La divisione del lavoro è determinata anche dalla genetica. Varie subfamiglie, chiamate anche genotipi o patrilinee, hanno una preferenza basata geneticamente per alcuni compiti. Ciò si riferisce a un qualcosa come polimorfismo di compiti, ed è stato mostrato per molte attività comprese la pulizia, l’esplorazione, il bottinare, la difesa, il combattimento, la comunicazione attraverso la danza e la resistenza a malattie e pestilenze (Calderone & Page 1988, Frummhoff & Baker 1988, Robinson e Page 1989).
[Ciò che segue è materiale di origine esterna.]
## src/rtl/vpt_pkg.sv

```systemverilog
package vpt_pkg;

    typedef enum logic [1:0] {
        PAT_BLACK = 2'd0,
        PAT_EQ    = 2'd1,
        PAT_PLL   = 2'd2,
        PAT_BARS  = 2'd3
    } pat_e;

    typedef struct packed {
        logic hd;
        logic wide;
        pat_e kind;
    } cfg_t;

    typedef struct packed {
        logic [9:0] luma;
        logic [9:0] chroma;
    } word_t;

    localparam logic [9:0] BLACK_Y = 10'd64;
    localparam logic [9:0] BLACK_C = 10'd512;
    localparam logic [9:0] EQ_Y    = 10'h198;
    localparam logic [9:0] EQ_C    = 10'h300;
    localparam logic [9:0] PLL_Y   = 10'h110;
    localparam logic [9:0] PLL_C   = 10'h200;

    function automatic logic code_ok(input logic [5:0] code);
        return code[3:2] == 2'b00;
    endfunction

    function automatic cfg_t code_to_cfg(input logic [5:0] code);
        cfg_t c;
        c.hd   = code[5];
        c.wide = code[4];
        c.kind = pat_e'(code[1:0]);
        return c;
    endfunction

    function automatic int max4(input int a, input int b, input int c, input int d);
        int m;
        m = a;
        if (b > m) m = b;
        if (c > m) m = c;
        if (d > m) m = d;
        return m;
    endfunction

    function automatic logic [9:0] bar_luma(input logic [2:0] b);
        case (b)
            3'd0:    return 10'd721;
            3'd1:    return 10'd646;
            3'd2:    return 10'd525;
            3'd3:    return 10'd450;
            3'd4:    return 10'd335;
            3'd5:    return 10'd260;
            3'd6:    return 10'd139;
            default: return 10'd64;
        endcase
    endfunction

    function automatic logic [9:0] bar_cb(input logic [2:0] b);
        case (b)
            3'd0:    return 10'd512;
            3'd1:    return 10'd176;
            3'd2:    return 10'd625;
            3'd3:    return 10'd289;
            3'd4:    return 10'd735;
            3'd5:    return 10'd399;
            3'd6:    return 10'd848;
            default: return 10'd512;
        endcase
    endfunction

    function automatic logic [9:0] bar_cr(input logic [2:0] b);
        case (b)
            3'd0:    return 10'd512;
            3'd1:    return 10'd567;
            3'd2:    return 10'd176;
            3'd3:    return 10'd231;
            3'd4:    return 10'd793;
            3'd5:    return 10'd848;
            3'd6:    return 10'd457;
            default: return 10'd512;
        endcase
    endfunction

    function automatic logic [9:0] half_sum(input logic [9:0] a, input logic [9:0] b);
        logic [10:0] s;
        s = {1'b0, a} + {1'b0, b};
        return s[10:1];
    endfunction

endpackage

```

## src/rtl/vpt_cfg_reg.sv

```systemverilog
module vpt_cfg_reg
    import vpt_pkg::*;
(
    input  logic       clk,
    input  logic       rst,
    input  logic       wr,
    input  logic       wr_enable,
    input  logic [5:0] wr_sel,
    input  logic       wr_filter,
    output logic       run,
    output cfg_t       cfg,
    output logic       filt,
    output logic       bad
);

    always_ff @(posedge clk) begin
        if (rst) begin
            run  <= 1'b0;
            cfg  <= code_to_cfg(6'b000000);
            filt <= 1'b0;
            bad  <= 1'b0;
        end else if (wr) begin
            run  <= wr_enable;
            filt <= wr_filter;
            if (code_ok(wr_sel)) begin
                cfg <= code_to_cfg(wr_sel);
                bad <= 1'b0;
            end else begin
                bad <= 1'b1;
            end
        end
    end

    AST_BAD_CODE_KEEPS_PATTERN: assert property (@(posedge clk) disable iff (rst)
        (wr && !code_ok(wr_sel)) |=> ($stable(cfg) && bad));

    AST_GOOD_CODE_LOADS: assert property (@(posedge clk) disable iff (rst)
        (wr && code_ok(wr_sel)) |=> (cfg == code_to_cfg($past(wr_sel)) && !bad));

endmodule

```

## src/rtl/vpt_raster.sv

```systemverilog
module vpt_raster
    import vpt_pkg::*;
#(
    parameter int SD_W_STD    = 720,
    parameter int SD_W_WIDE   = 960,
    parameter int HD_W_STD    = 1440,
    parameter int HD_W_WIDE   = 1920,
    parameter int FIELD_LINES = 262,
    parameter int XW          = 11,
    parameter int YW          = 9
) (
    input  logic          clk,
    input  logic          rst,
    input  logic          run,
    input  logic          restart,
    input  cfg_t          cfg,
    output logic [XW-1:0] x,
    output logic [YW-1:0] y,
    output logic          fld,
    output logic [XW-1:0] width,
    output logic          field_end
);

    localparam logic [XW-1:0] W_SS = XW'(SD_W_STD);
    localparam logic [XW-1:0] W_SW = XW'(SD_W_WIDE);
    localparam logic [XW-1:0] W_HS = XW'(HD_W_STD);
    localparam logic [XW-1:0] W_HW = XW'(HD_W_WIDE);
    localparam logic [YW-1:0] LAST_Y = YW'(FIELD_LINES - 1);

    logic last_x;
    logic last_y;

    always_comb begin
        case ({cfg.hd, cfg.wide})
            2'b00:   width = W_SS;
            2'b01:   width = W_SW;
            2'b10:   width = W_HS;
            default: width = W_HW;
        endcase
    end

    assign last_x    = (x == width - 1'b1);
    assign last_y    = (y == LAST_Y);
    assign field_end = run && last_x && last_y;

    always_ff @(posedge clk) begin
        if (rst || restart || !run) begin
            x   <= '0;
            y   <= '0;
            fld <= 1'b0;
        end else if (last_x) begin
            x <= '0;
            if (last_y) begin
                y   <= '0;
                fld <= ~fld;
            end else begin
                y <= y + 1'b1;
            end
        end else begin
            x <= x + 1'b1;
        end
    end

    AST_PIXEL_IN_LINE: assert property (@(posedge clk) disable iff (rst)
        run |-> (x < width));

    AST_FIELD_PARITY_FLIPS: assert property (@(posedge clk) disable iff (rst)
        (field_end && !restart) |=> (fld != $past(fld) && x == '0 && y == '0));

endmodule

```

## src/rtl/vpt_pattern.sv

```systemverilog
module vpt_pattern
    import vpt_pkg::*;
#(
    parameter int XW = 11
) (
    input  cfg_t          cfg,
    input  logic          filt,
    input  logic [XW-1:0] x,
    input  logic [XW-1:0] width,
    output word_t         word
);

    localparam int PW = XW + 3;

    logic [PW-1:0] num_cur;
    logic [PW-1:0] num_prev;
    logic [PW-1:0] den;
    logic [PW-1:0] q_cur;
    logic [PW-1:0] q_prev;
    logic [2:0]    bar_cur;
    logic [2:0]    bar_prev;
    logic          edge_px;
    logic [9:0]    c_cur;
    logic [9:0]    c_prev;

    assign num_cur  = {x, 3'b000};
    assign num_prev = {XW'(x - 1'b1), 3'b000};
    assign den      = PW'(width);
    assign q_cur    = num_cur / den;
    assign q_prev   = num_prev / den;
    assign bar_cur  = q_cur[2:0];
    assign bar_prev = q_prev[2:0];
    assign edge_px  = filt && (x != '0) && (bar_cur != bar_prev);

    assign c_cur  = x[0] ? bar_cr(bar_cur)  : bar_cb(bar_cur);
    assign c_prev = x[0] ? bar_cr(bar_prev) : bar_cb(bar_prev);

    always_comb begin
        case (cfg.kind)
            PAT_BLACK: word = '{luma: BLACK_Y, chroma: BLACK_C};
            PAT_EQ:    word = '{luma: EQ_Y,    chroma: EQ_C};
            PAT_PLL:   word = '{luma: PLL_Y,   chroma: PLL_C};
            default: begin
                if (edge_px) begin
                    word.luma   = half_sum(bar_luma(bar_cur), bar_luma(bar_prev));
                    word.chroma = half_sum(c_cur, c_prev);
                end else begin
                    word.luma   = bar_luma(bar_cur);
                    word.chroma = c_cur;
                end
            end
        endcase
    end

endmodule

```

## src/rtl/vpt_checker.sv

```systemverilog
module vpt_checker (
    input  logic clk,
    input  logic rst,
    input  logic run,
    input  logic restart,
    input  logic field_end,
    input  logic err,
    output logic pass
);

    logic [1:0] fields;
    logic       fail;

    always_ff @(posedge clk) begin
        if (rst || restart || !run) begin
            fields <= 2'd0;
            fail   <= 1'b0;
            pass   <= 1'b0;
        end else begin
            if (field_end && fields != 2'd2)
                fields <= fields + 2'd1;
            if (err) begin
                fail <= 1'b1;
                pass <= 1'b0;
            end else if (field_end && fields == 2'd1 && !fail) begin
                pass <= 1'b1;
            end
        end
    end

    AST_PASS_NEEDS_RUN: assert property (@(posedge clk) disable iff (rst)
        pass |-> run);

    AST_ERROR_BLOCKS_PASS: assert property (@(posedge clk) disable iff (rst)
        fail |-> !pass);

    AST_PASS_AFTER_TWO_FIELDS: assert property (@(posedge clk) disable iff (rst)
        $rose(pass) |-> (fields == 2'd2));

    AST_LATE_ERROR_DROPS_PASS: assert property (@(posedge clk) disable iff (rst)
        (run && !restart && err) |=> !pass);

endmodule

```

## src/rtl/vpat_selftest_top.sv

```systemverilog
module vpat_selftest_top
    import vpt_pkg::*;
#(
    parameter int SD_W_STD    = 720,
    parameter int SD_W_WIDE   = 960,
    parameter int HD_W_STD    = 1440,
    parameter int HD_W_WIDE   = 1920,
    parameter int FIELD_LINES = 262
) (
    input  logic        clk,
    input  logic        rst,
    input  logic        cfg_we,
    input  logic        cfg_enable,
    input  logic [5:0]  cfg_sel,
    input  logic        cfg_filter,
    input  logic        err_strobe,
    output logic [19:0] pix_data,
    output logic        pix_valid,
    output logic        line_start,
    output logic        field_start,
    output logic        field_id,
    output logic        hd_rate,
    output logic        pass_flag,
    output logic        bad_code
);

    localparam int MAXW = max4(SD_W_STD, SD_W_WIDE, HD_W_STD, HD_W_WIDE);
    localparam int XW   = $clog2(MAXW + 1);
    localparam int YW   = $clog2(FIELD_LINES + 1);

    logic          run;
    cfg_t          cfg;
    logic          filt;
    logic [XW-1:0] x;
    logic [YW-1:0] y;
    logic          fld;
    logic [XW-1:0] width;
    logic          fend;
    word_t         word;

    vpt_cfg_reg u_cfg (
        .clk       (clk),
        .rst       (rst),
        .wr        (cfg_we),
        .wr_enable (cfg_enable),
        .wr_sel    (cfg_sel),
        .wr_filter (cfg_filter),
        .run       (run),
        .cfg       (cfg),
        .filt      (filt),
        .bad       (bad_code)
    );

    vpt_raster #(
        .SD_W_STD    (SD_W_STD),
        .SD_W_WIDE   (SD_W_WIDE),
        .HD_W_STD    (HD_W_STD),
        .HD_W_WIDE   (HD_W_WIDE),
        .FIELD_LINES (FIELD_LINES),
        .XW          (XW),
        .YW          (YW)
    ) u_raster (
        .clk       (clk),
        .rst       (rst),
        .run       (run),
        .restart   (cfg_we),
        .cfg       (cfg),
        .x         (x),
        .y         (y),
        .fld       (fld),
        .width     (width),
        .field_end (fend)
    );

    vpt_pattern #(
        .XW (XW)
    ) u_pattern (
        .cfg   (cfg),
        .filt  (filt),
        .x     (x),
        .width (width),
        .word  (word)
    );

    vpt_checker u_check (
        .clk       (clk),
        .rst       (rst),
        .run       (run),
        .restart   (cfg_we),
        .field_end (fend),
        .err       (err_strobe),
        .pass      (pass_flag)
    );

    assign pix_valid   = run;
    assign pix_data    = run ? word : 20'd0;
    assign line_start  = run && (x == '0);
    assign field_start = run && (x == '0) && (y == '0);
    assign field_id    = run && fld;
    assign hd_rate     = cfg.hd;

endmodule

```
Accade anche variabilità genetica fra membri della stessa sottofamiglia, come è stato osservato nella cura delle larve reali (Page e altri, 1989). Specialisti genetici accrescono l’efficienza di caratteristiche particolari.
Studi del comportamento nel bottinare dimostrano come molti fattori interagiscono collettivamente per organizzare la divisione del lavoro. Il genotipo può influenzare lo sviluppo. In colonie scelte per la raccolta del polline, Pankiw & Page hanno trovato che raccoglitrici altamente propense verso il polline incominciano a raccogliere in età più giovane. Inoltre è stato riferito che le bottinatrici altamente disposte verso il polline raccolgono una bassa quantità di nettare, mentre le bottinatrici poco disposte verso il polline preferiscono concentrazioni di saccarosio più alte e sono raccoglitrici di nettare più efficienti.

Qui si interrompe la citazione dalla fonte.